適用於高速正交分頻多工無線區域網路系統之頻率偵測與補償方法

Abstract

對於正交分頻多工的通訊系統而言，載波頻率與取樣頻率的同步是非常重要的，影響傳輸效能甚大。而本論文主要的目標就是要尋找一個能夠適用於正交分頻多工無線區域網路的頻率偵測與補償方法。在此我們提出整個偵測與補償組合,其中包括載波飄移頻率取得、殘留載波頻率飄移及取樣頻率飄移的追蹤與補償。對於以封包傳輸的無線區域網路系統，我們在時間區域使用一個二階段載波頻率飄移補償方法。在頻率區域我們將殘留載波頻率飄移及取樣頻率飄移所產生相位旋轉的行為以一線性方程式為模型，產生相位旋轉對次通道的方程式。利用求最接近解的方法取得方程式係數進而加以補償載波頻率與取樣頻率所產生非理想效應。 我們使用IEEE802.11a 標準作為我們模擬環境。 利用Matlab這套軟體建立一完整系統的模擬平台，包括了發射端、傳輸通道模型與接收端。 在傳輸通道模型中，模擬了AWGN、載波頻率飄移、取樣頻率飄移及IEEE多路徑衰減通道。利用我們所提出的方法在IEEE802.11a的標準下可以對抗至少正負100ppm的載波頻率飄移與正負20ppm的取樣頻率飄移。 使IEEE802.11a所提供的各傳輸頻率6Mbps ~ 54Mbps能夠在SNR 2.3dB ~ 20.7dB環境下達到10%的封包錯誤率。最後我們實作了一個包括所提出的載波頻率飄移與取樣頻率飄移補償電路的IEEE802.11a接收端硬體。

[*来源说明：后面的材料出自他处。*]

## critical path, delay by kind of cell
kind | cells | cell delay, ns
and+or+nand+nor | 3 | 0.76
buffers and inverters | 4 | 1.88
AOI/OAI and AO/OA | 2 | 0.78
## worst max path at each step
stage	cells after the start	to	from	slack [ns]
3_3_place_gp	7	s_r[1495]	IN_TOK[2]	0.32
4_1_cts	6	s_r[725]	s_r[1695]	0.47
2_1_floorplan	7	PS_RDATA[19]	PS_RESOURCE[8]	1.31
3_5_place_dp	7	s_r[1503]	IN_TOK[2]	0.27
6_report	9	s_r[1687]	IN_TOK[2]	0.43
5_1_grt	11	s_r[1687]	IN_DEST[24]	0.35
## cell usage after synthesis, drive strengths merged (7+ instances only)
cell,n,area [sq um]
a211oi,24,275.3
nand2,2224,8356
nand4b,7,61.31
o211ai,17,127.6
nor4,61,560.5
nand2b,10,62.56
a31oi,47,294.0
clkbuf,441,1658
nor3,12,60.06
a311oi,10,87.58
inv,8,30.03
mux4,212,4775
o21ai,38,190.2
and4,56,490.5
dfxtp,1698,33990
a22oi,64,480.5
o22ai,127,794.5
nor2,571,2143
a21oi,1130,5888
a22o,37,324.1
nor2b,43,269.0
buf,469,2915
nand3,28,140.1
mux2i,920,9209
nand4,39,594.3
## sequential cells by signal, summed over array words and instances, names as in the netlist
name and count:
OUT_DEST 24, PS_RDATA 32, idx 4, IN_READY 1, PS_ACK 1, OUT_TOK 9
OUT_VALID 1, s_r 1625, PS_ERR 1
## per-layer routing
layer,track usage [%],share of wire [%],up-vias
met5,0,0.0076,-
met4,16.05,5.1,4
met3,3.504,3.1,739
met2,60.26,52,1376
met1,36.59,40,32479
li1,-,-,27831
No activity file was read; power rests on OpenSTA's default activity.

The synchronization of carrier frequency and sampling frequency is very important for the OFDM communication system. The target of this study is to find a estimation and compensation method for the OFDM based wireless local area network system. A whole estimation and compensation scheme is proposed including carrier frequency offset acquisition ,remaining carrier frequency offset (CFO) tracking and clock offset compensation. A two stages time domain CFO acquisition scheme is proposed for the packet based OFDM system. The effects of remaining CFO and clock offset are modelled with a linear equation. We find the least square solution and compensate the two effects using the frequency domain phase compensation. The IEEE802.11a standard is chosen for the simulation environment. We build a complete simulation platform upon the Matlab. It is composed of transmitter, channel and receiver. The channel models the effects of AWGN, CFO, clock offset and IEEE multipath fading channel. We use the proposed method in the IEEE802.11a standard and take care of the interference caused by the CFO and clock offset. The two stages acquisition can make a large CFO estimation range about 100 ppm. And the phase recovery can take care of a 20ppm clock offset. The baseband system achieves 10% PER with SNR of 2.3dB ~ 20.7dB with all data rates of 6Mbits/s ~ 54Mbits/s. The hardware blocks including the CFO acquisition, CFO compensation and phase recovery are proposed and implemented. Finally, the receiver design of our IEEE802.11a is implemented completely and a test chip is tapped out.